(Collected data)

--- START ---

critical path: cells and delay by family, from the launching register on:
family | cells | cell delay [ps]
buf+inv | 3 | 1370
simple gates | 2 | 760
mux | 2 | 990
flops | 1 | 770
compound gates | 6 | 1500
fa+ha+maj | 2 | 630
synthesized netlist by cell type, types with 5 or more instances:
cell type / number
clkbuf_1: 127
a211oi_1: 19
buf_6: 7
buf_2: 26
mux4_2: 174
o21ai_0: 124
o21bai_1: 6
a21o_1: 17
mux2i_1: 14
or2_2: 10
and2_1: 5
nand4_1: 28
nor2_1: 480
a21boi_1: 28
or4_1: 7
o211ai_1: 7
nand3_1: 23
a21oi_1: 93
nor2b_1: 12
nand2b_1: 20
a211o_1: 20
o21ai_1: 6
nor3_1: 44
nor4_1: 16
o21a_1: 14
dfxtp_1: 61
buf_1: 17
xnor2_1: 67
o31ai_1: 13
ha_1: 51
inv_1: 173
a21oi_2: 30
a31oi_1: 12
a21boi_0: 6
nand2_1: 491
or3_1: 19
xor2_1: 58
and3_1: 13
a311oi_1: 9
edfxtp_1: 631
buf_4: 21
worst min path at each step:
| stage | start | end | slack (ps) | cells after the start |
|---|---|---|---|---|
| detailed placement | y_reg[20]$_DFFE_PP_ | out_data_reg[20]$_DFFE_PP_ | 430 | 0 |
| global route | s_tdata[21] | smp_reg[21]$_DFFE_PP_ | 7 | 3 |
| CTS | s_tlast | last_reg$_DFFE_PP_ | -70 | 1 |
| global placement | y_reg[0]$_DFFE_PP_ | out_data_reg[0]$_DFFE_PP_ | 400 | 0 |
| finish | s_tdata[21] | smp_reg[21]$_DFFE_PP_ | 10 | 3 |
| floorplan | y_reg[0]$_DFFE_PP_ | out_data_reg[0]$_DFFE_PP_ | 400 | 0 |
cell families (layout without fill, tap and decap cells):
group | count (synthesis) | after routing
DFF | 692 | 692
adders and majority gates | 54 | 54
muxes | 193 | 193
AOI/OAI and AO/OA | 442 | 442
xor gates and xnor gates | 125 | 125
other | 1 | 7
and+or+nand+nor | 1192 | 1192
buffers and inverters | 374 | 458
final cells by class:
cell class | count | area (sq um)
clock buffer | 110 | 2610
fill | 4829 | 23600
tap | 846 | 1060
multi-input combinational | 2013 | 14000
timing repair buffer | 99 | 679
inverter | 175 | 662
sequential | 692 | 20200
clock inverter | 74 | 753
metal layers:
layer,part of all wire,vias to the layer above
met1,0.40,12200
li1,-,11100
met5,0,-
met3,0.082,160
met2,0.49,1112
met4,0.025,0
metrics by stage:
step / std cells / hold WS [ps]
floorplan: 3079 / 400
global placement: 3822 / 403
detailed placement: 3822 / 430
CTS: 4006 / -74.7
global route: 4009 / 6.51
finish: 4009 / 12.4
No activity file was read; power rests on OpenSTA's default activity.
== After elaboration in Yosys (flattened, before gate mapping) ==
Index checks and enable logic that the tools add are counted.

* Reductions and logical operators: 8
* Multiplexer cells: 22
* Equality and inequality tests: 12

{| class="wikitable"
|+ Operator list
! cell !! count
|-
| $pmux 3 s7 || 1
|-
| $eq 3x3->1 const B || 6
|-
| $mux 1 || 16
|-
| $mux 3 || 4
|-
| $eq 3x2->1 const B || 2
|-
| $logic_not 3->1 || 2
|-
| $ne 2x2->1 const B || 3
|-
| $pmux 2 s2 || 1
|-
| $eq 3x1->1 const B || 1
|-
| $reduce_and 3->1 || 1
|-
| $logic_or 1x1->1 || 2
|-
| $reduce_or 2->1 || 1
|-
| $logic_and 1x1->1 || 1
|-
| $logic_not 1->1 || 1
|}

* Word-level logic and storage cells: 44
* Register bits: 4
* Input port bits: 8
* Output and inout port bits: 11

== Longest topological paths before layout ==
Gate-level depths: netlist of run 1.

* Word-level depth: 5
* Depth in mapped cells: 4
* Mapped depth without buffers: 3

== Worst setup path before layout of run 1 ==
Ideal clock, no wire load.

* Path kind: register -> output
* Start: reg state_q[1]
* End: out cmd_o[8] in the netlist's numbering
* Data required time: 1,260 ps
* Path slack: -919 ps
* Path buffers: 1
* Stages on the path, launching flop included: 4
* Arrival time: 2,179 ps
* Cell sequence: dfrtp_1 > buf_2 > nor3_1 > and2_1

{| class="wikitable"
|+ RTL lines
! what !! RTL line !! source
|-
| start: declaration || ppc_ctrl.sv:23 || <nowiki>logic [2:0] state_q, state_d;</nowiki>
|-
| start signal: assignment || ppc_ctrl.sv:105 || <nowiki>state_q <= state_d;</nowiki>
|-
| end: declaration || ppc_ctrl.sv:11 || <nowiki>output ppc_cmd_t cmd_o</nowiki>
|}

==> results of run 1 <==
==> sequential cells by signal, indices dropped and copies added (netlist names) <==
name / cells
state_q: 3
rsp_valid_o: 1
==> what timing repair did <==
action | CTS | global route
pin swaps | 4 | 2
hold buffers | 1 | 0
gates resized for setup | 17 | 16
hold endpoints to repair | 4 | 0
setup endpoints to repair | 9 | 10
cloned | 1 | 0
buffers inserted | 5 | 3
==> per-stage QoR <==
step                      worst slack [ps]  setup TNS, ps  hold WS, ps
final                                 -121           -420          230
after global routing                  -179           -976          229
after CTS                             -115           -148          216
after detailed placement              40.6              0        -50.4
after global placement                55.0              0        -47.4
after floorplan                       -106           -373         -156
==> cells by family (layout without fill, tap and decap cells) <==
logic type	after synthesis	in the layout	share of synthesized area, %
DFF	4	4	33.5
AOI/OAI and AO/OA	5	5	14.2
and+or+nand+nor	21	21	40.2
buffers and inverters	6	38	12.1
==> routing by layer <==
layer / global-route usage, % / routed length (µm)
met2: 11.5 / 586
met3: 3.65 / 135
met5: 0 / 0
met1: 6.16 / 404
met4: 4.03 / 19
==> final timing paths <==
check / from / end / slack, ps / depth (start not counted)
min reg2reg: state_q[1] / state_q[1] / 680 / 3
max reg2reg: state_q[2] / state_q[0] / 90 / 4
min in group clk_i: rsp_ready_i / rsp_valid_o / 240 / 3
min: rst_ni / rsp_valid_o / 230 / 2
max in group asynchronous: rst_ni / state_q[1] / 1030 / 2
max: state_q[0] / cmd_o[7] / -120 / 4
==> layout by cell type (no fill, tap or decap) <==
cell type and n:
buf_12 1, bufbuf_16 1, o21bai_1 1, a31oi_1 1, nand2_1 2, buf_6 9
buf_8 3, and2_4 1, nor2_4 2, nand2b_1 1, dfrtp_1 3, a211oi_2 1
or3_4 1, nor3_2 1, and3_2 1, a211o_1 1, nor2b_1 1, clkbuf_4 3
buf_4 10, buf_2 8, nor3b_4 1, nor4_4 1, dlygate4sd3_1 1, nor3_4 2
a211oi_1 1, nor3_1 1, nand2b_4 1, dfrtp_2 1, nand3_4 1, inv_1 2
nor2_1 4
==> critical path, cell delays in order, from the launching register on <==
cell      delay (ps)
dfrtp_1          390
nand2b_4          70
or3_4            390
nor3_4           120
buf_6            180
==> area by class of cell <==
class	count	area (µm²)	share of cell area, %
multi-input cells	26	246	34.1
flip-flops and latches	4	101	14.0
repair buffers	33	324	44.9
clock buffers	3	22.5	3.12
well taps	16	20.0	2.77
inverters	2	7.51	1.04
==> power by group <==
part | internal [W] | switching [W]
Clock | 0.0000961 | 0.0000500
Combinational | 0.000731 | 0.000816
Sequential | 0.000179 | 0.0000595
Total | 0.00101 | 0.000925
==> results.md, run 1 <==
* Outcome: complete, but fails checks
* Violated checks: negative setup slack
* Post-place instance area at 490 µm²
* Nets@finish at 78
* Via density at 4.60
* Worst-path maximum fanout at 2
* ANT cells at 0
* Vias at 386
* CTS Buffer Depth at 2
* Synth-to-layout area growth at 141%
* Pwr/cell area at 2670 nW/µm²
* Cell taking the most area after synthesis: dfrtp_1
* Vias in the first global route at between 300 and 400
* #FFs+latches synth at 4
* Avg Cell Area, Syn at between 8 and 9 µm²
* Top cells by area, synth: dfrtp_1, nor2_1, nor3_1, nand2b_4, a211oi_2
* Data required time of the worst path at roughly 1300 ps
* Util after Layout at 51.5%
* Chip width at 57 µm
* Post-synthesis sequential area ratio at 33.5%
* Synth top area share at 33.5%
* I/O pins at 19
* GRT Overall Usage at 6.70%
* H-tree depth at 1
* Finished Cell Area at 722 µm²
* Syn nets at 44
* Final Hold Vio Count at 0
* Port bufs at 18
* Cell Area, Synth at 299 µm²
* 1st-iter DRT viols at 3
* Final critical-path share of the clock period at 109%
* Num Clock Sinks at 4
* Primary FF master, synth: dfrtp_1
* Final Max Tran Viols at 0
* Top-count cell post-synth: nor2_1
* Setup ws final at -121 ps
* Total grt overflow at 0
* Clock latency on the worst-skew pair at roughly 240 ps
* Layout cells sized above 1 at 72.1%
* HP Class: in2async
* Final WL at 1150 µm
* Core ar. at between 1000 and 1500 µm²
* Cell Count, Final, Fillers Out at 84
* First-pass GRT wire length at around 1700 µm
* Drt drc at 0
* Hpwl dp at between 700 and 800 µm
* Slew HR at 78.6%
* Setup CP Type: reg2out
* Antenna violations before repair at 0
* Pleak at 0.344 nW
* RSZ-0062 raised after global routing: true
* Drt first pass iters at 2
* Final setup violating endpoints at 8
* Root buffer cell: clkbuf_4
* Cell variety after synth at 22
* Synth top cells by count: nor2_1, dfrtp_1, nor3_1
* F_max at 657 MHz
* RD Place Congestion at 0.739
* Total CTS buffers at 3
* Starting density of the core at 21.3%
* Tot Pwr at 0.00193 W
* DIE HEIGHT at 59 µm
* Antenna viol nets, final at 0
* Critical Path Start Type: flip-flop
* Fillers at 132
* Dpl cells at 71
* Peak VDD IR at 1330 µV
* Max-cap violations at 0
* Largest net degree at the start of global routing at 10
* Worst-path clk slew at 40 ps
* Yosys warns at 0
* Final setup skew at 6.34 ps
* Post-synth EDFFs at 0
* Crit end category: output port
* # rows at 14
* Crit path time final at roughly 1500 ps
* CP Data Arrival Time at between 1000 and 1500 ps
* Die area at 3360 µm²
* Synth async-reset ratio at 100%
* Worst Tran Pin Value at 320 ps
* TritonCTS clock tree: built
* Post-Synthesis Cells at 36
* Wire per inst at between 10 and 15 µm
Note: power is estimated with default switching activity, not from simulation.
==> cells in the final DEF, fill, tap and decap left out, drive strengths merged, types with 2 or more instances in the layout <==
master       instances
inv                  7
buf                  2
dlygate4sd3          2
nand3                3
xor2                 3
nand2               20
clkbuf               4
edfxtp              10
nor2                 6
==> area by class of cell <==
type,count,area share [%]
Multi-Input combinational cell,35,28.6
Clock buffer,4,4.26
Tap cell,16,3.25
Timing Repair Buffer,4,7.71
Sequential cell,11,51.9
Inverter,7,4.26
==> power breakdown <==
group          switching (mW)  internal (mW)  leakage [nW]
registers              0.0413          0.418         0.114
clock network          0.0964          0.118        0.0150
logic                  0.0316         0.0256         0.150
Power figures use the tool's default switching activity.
<file path="src/rtl/core/nearest_palette_color_match_defines.svh">
// Assertion macros shared by the nearest palette color match RTL.
`ifndef NEAREST_PALETTE_COLOR_MATCH_DEFINES_SVH
`define NEAREST_PALETTE_COLOR_MATCH_DEFINES_SVH

// Clocked check on i_clk, masked while i_rst_n is low.
`define NPCM_ASSERT(label, prop) \
    label: assert property (@(posedge i_clk) disable iff (!i_rst_n) prop) \
        else $error("%m: check failed");

// Same check with a caller-supplied message.
`define NPCM_ASSERT_MSG(label, prop, msg) \
    label: assert property (@(posedge i_clk) disable iff (!i_rst_n) prop) \
        else $error(msg);

`endif

</file>
<file path="src/rtl/core/npcm_pkg.sv">
// Shared types and constants for the nearest palette color match block.
`timescale 1ns / 1ps

package npcm_pkg;

    localparam int PALETTE_DEPTH_DEF = 512;

    localparam int COLOR_W = 8;
    localparam int INDEX_W = 9;
    localparam int COUNT_W = 10;
    localparam int ID_W    = 10;
    localparam int DIST_W  = 18;   // 3 * 255^2 fits in 18 bits

    localparam logic [COUNT_W-1:0] ENTRIES_RESET = 10'd261;

    // APB register map: one register, selected by address bit 2
    localparam int APB_ADDR_W = 3;
    localparam int APB_DATA_W = 32;
    localparam int REG_SEL_BIT = 2;
    localparam logic [0:0] REG_ENTRIES = 1'b0;

    typedef enum logic {
        OP_WRITE = 1'b0,
        OP_QUERY = 1'b1
    } t_op;

    // Word travelling down the cell chain
    typedef struct packed {
        logic               valid;
        t_op                op;
        logic [INDEX_W-1:0] index;
        logic [COLOR_W-1:0] red;
        logic [COLOR_W-1:0] green;
        logic [COLOR_W-1:0] blue;
        logic [DIST_W-1:0]  score;
    } t_token;

endpackage

</file>
<file path="src/rtl/core/npcm_cell.sv">
// One palette cell: holds one entry, scores a passing query, forwards the word.
`timescale 1ns / 1ps

module npcm_cell #(
    parameter int IDX_W    = 9,
    parameter int CELL_IDX = 0
) (
    input  logic                             i_clk,
    input  logic                             i_rst_n,
    input  logic                             i_advance,
    input  logic [npcm_pkg::COUNT_W-1:0]     i_count,
    input  npcm_pkg::t_token                 i_token,
    input  logic [IDX_W-1:0]                 i_win_idx,
    output npcm_pkg::t_token                 o_token,
    output logic [IDX_W-1:0]                 o_win_idx
);

    logic [3*npcm_pkg::COLOR_W-1:0] r_color;
    npcm_pkg::t_token               r_token;
    logic [IDX_W-1:0]               r_win_idx;

    npcm_pkg::t_token               n_token;
    logic [IDX_W-1:0]               n_win_idx;

    logic [npcm_pkg::COLOR_W-1:0]   w_dr, w_dg, w_db;
    logic [2*npcm_pkg::COLOR_W-1:0] w_sr, w_sg, w_sb;
    logic [npcm_pkg::DIST_W-1:0]    w_dist;
    logic                           w_take;
    logic                           w_write_hit;

    function automatic logic [npcm_pkg::COLOR_W-1:0] abs_diff(
        input logic [npcm_pkg::COLOR_W-1:0] a,
        input logic [npcm_pkg::COLOR_W-1:0] b
    );
        return (a > b) ? (a - b) : (b - a);
    endfunction

    always_comb begin
        w_dr = abs_diff(r_color[3*npcm_pkg::COLOR_W-1:2*npcm_pkg::COLOR_W], i_token.red);
        w_dg = abs_diff(r_color[2*npcm_pkg::COLOR_W-1:npcm_pkg::COLOR_W], i_token.green);
        w_db = abs_diff(r_color[npcm_pkg::COLOR_W-1:0], i_token.blue);
        w_sr = w_dr * w_dr;
        w_sg = w_dg * w_dg;
        w_sb = w_db * w_db;
        w_dist = npcm_pkg::DIST_W'(w_sr) + npcm_pkg::DIST_W'(w_sg)
               + npcm_pkg::DIST_W'(w_sb);

        // Cell zero always wins against the open start; others need strictly less.
        w_take = i_token.valid && (i_token.op == npcm_pkg::OP_QUERY)
              && (32'(i_count) > CELL_IDX)
              && ((CELL_IDX == 0) || (w_dist < i_token.score));
        w_write_hit = i_token.valid && (i_token.op == npcm_pkg::OP_WRITE)
                   && (32'(i_token.index) == CELL_IDX);

        n_token   = i_token;
        n_win_idx = i_win_idx;
        if (w_take) begin
            n_token.score = w_dist;
            n_win_idx     = IDX_W'(CELL_IDX);
        end
    end

    always_ff @(posedge i_clk) begin
        if (i_advance && w_write_hit) begin
            r_color <= {i_token.red, i_token.green, i_token.blue};
        end
    end

    // Only the valid bit is reset; the payload just follows the chain.
    always_ff @(posedge i_clk) begin
        if (!i_rst_n) begin
            r_token.valid <= 1'b0;
        end else if (i_advance) begin
            r_token.valid <= n_token.valid;
        end
        if (i_advance) begin
            r_token.op    <= n_token.op;
            r_token.index <= n_token.index;
            r_token.red   <= n_token.red;
            r_token.green <= n_token.green;
            r_token.blue  <= n_token.blue;
            r_token.score <= n_token.score;
            r_win_idx     <= n_win_idx;
        end
    end

    assign o_token   = r_token;
    assign o_win_idx = r_win_idx;

endmodule

</file>
<file path="config.mk">
export PLATFORM = sky130hd
export DESIGN_NAME = npcm_cell
export DESIGN_NICKNAME = d
export VERILOG_FILES = /design/src/rtl/core/nearest_palette_color_match_defines.svh /design/src/rtl/core/npcm_pkg.sv /design/src/rtl/core/npcm_cell.sv
export SDC_FILE = /design/constraint.sdc
export NUM_CORES = 1
export LEC_CHECK = 0
export ABC_AREA = 1
export BUFFER_PORTS_ARGS = -buffer_cell sky130_fd_sc_hd__buf_2
export CORE_UTILIZATION = 31
export CTS_CLUSTER_DIAMETER = 200
export DETAILED_ROUTE_END_ITERATION = 7
export PLACE_DENSITY = 0.58
export SLEW_MARGIN = 20
export SYNTH_ARGS = -nofsm -noshare
export SYNTH_HDL_FRONTEND = slang
export SYNTH_SLANG_ARGS = --single-unit
</file>
<file path="constraint.sdc">
create_clock -name i_clk -period 7 [get_ports i_clk]
set_input_delay 0.7 -clock i_clk [delete_from_list [all_inputs] [get_ports i_clk]]
set_output_delay 0.7 -clock i_clk [all_outputs]
set_load 0.1 [all_outputs]
</file>
==> flow_results.org <==
** GRT
- Global routing used 15.5% of the available tracks.
- Initial antenna violation count :: 0
- Pin count of the biggest net entering global routing :: 46
- The first global-routing pass estimated 44400 microns of wire.
- Total congestion overflow after global routing :: 0
- The number of global-route vias before repair was 9211.

** Logic synthesis
- The average instance in the mapped netlist occupies 8.68 sq um.
- Counting every instance in the synthesized netlist gives 1264.
- Synthesis warning total :: 0
- Counting instances in the post-synthesis netlist gives the leading cell types as 317 x inv_1, 245 x nand2_1, 138 x fa_1.
- Summing the sequential cell areas from Yosys gives 23.4% of the chip area.
- The share of synthesized area in the top cell type comes to 25.2%.
- Number of flip-flops and latches in the synthesized netlist :: 86
- Summed over all instances, the cell type with the most area after synthesis is fa_1.
- When the netlist entered floorplanning its net count stood at 1601.
- Proportion of synthesized flip-flops having asynchronous set or reset :: 0%
- Count of flip-flops with a built-in enable after synthesis :: 85
- Number of unique standard cell types used by synthesis :: 43
- In this run the cell area of the synthesized design comes to 11000 sq um.
- Commonest register cell after synthesis :: edfxtp_1
- Dominant cells by area after synthesis :: fa_1 25%, edfxtp_1 23%, ha_1 14%
- Yosys instantiated no cell more often than inv_1.

** Setup path
- Tracing the worst setup path back leads to its startpoint at i_token[18].
- Element type at the critical path start :: input pin
- Req. time, crit path :: 7110 ps
- For this design, the slowest cell found on the critical path is fa_1.
- Most used cell, CP :: fa_1
- Measured in cells, the most critical reg-to-reg path has a length of 31.
- The critical path runs through a total of 31 cells.
- In this design, the stage delay of the slowest critical-path cell is 540 ps.
- Endpoint of the worst setup timing path :: o_token[12]$_DFFE_PP_
- Family of cells with the greatest summed delay on the critical path :: adder cells
- The worst setup path is of the input pin to flip-flop kind.
- The worst setup path is captured at a flip-flop.
- Buffering stage count on the worst path with inverters included :: 7
- The startpoint identified for the worst register-to-register timing path is r_color[0]$_DFFE_PP_.
- Maximum net fanout on the critical path :: 6
- Signal arrival time at the worst endpoint :: 6960 ps
- R2r setup slk :: 170 ps
- FF-to-FF End :: o_token[12]$_DFFE_PP_

** Place
- Instance count after placement with tap cells included :: 2023
- Worst-case setup slack after placement :: -448 ps
- Hpwl dp :: 23100 microns
- Weighted congestion at the end of routability-driven global placement :: 0.884
- During placement, the flow inserted port buffers numbering 136.

** Drt
- Starting DRT DRC Count :: 325
- Post-route DRC :: 0
- The first detailed-routing pass ran for 4 iterations.
- In the routed layout, each cell is associated on average with a via count of 4.29.
- Aggregate routed wire length :: 27100 microns
- Via count :: 8829
- The detail route stage leaves a number of antenna-violating nets equal to 0.
- After detailed routing, the average wire length per cell comes to 13.2 microns.

** Final layout
- For this run, the post-layout net count is 1933.
- Cell Count, Final, Fillers Out :: 2056
- Counting the fill cells in the layout gives 3476.
- In the final layout, the share of cells above drive strength 1 is 34.2%.
- Synth-to-layout area growth :: 32.7%
- Count of antenna diodes in the layout :: 0

** STA
- Setup repair after global routing could not meet its margin everywhere.
- Clock tree skew after final layout :: 21.3 ps
- Number of pins with negative max-slew slack in the final report :: 0
- Max frequency :: 146 MHz
- Sum of negative setup slack :: 0 ps
- The routed design could run at a clock period as short as 6850 ps.
- Transition time at the pin with the least slew margin :: 803 ps
- Final hold analysis gives a worst-case slack of 491 ps.
- Final worst path period share :: 97.9%
- Measured against its own limit, the worst slew margin works out to 46.4%.
- Setup violations remaining at the end of the flow were counted as 0.
- The final hold violation count came to 0.
- The worst path meets setup with 149 ps of slack.

** Die
- Site row count :: 68
- The floorplan step set the die height to 190 microns.
- The floorplan step defined a die boundary enclosing 36100 sq um.
- Die X :: 190 microns
- Starting Density :: 31.6%
- During I/O placement, the number of pins put on the boundary was 137.
- The core region is 34700 sq um.

** Min path
- Worst hold path class :: flip-flop to flip-flop
- Worst hold stages :: 2

** Clocking
- Sink count of the clock tree :: 86
- After clock tree synthesis, the clock-pin slew on the worst setup and hold paths is 70 ps.
- TritonCTS clock tree :: yes
- In this run the deepest clock path goes through 2 buffers.
- H-tree Lvls :: 3
- Clock latency at the later pin of the worst-skew pair :: 380 ps
- Hold-fix buffers at CTS :: 0
- Num CTS Buffers :: 9
- The tree is rooted in a clkbuf_16.

** Status
- Status :: finished clean

** Run
- Max-cap violations in this run came to 0.
-- cell type report --
type / instances / area (sq um) / share of cell area, %
Timing Repair Buffer: 332 / 2220 / 15.2
Clock inverter: 6 / 68.8 / 0.473
Clock buffer: 10 / 229 / 1.57
Multi-Input combinational cell: 833 / 7630 / 52.4
Sequential cell: 86 / 2570 / 17.7
Inverter: 334 / 1270 / 8.70
Tap cell: 455 / 569 / 3.91
-- state kept, by name, summed over array words and instances, names as in the netlist --
| name | count |
|---|---|
| o_win_idx | 9 |
| o_token | 53 |
| r_color | 24 |
-- per-stage QoR --
stage,cell area (sq um),util [%]
after floorplan,11000,-
final,14600,41.9
after global placement,13600,39.1
after detailed placement,13600,39.1
after CTS,13900,40.2
after global routing,14600,41.9
-- how the worst min path moves through the flow --
stage	from	end	slack, ps
3_3_place_gp	o_token[52]$_SDFFE_PN0P_	o_token[52]$_SDFFE_PN0P_	460
4_1_cts	o_token[52]$_SDFFE_PN0P_	o_token[52]$_SDFFE_PN0P_	500
2_1_floorplan	i_token[18]	o_token[18]$_DFFE_PP_	800
6_report	o_token[52]$_SDFFE_PN0P_	o_token[52]$_SDFFE_PN0P_	490
5_1_grt	i_token[50]	o_token[50]$_DFFE_PP_	510
3_5_place_dp	o_token[52]$_SDFFE_PN0P_	o_token[52]$_SDFFE_PN0P_	490
-- metal layers --
| layer | routed length, microns | vias up | GRT usage, % |
|---|---|---|---|
| met4 | 256 | 0 | 2.86 |
| met2 | 12600 | 177 | 26.2 |
| met1 | 13100 | 4153 | 20.8 |
| met5 | 0 | - | 0 |
| met3 | 1220 | 18 | 2.71 |
| li1 | - | 4481 | - |
-- timing repair --
action	in CTS	in global routing
endpoints found under the setup margin	7	12
pin swaps	4	96
buffers inserted	2	13
gates cloned	1	1
resized for setup	4	151
-- worst register-to-register path, delay by kind of cell, from the launching register on --
kind / cells / cell delay, ps
AND/OR/NAND/NOR: 12 / 940
adder cells (fa/ha/maj): 10 / 4390
AO/OA/AOI/OAI: 2 / 400
buffers and inverters: 7 / 480
flip-flops: 1 / 390
-- cells by family after synthesis --
family	Yosys count	synth area share [%]
AOI/OAI and AO/OA	84	4.62
xor gates and xnor gates	25	2.00
adders and majority gates	262	39.3
buffers and inverters	347	12.2
DFF	86	23.4
and+or+nand+nor	460	18.4
-- layout by cell type (no fill, tap or decap), types with 16 or more instances in the layout --
cell type and count:
inv_1 290, nand3_1 40, buf_4 187, o21ai_0 16, buf_2 135, nor2_1 90
nand2_2 46, a21oi_1 23, inv_2 39, nand2_4 19, fa_1 123, ha_1 107
edfxtp_1 85, nand2_1 212
Power is left out: the tool's default activity adds up to more than one toggle a clock period on the data nets, which glitch-free logic cannot reach.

--- END ---

In the entries above, restate word for word the lines between the one holding "ratio at 33.5%" and the one holding "DRT viols at 3", inclusive, and nothing besides.

* Post-synthesis sequential area ratio at 33.5%
* Synth top area share at 33.5%
* I/O pins at 19
* GRT Overall Usage at 6.70%
* H-tree depth at 1
* Finished Cell Area at 722 µm²
* Syn nets at 44
* Final Hold Vio Count at 0
* Port bufs at 18
* Cell Area, Synth at 299 µm²
* 1st-iter DRT viols at 3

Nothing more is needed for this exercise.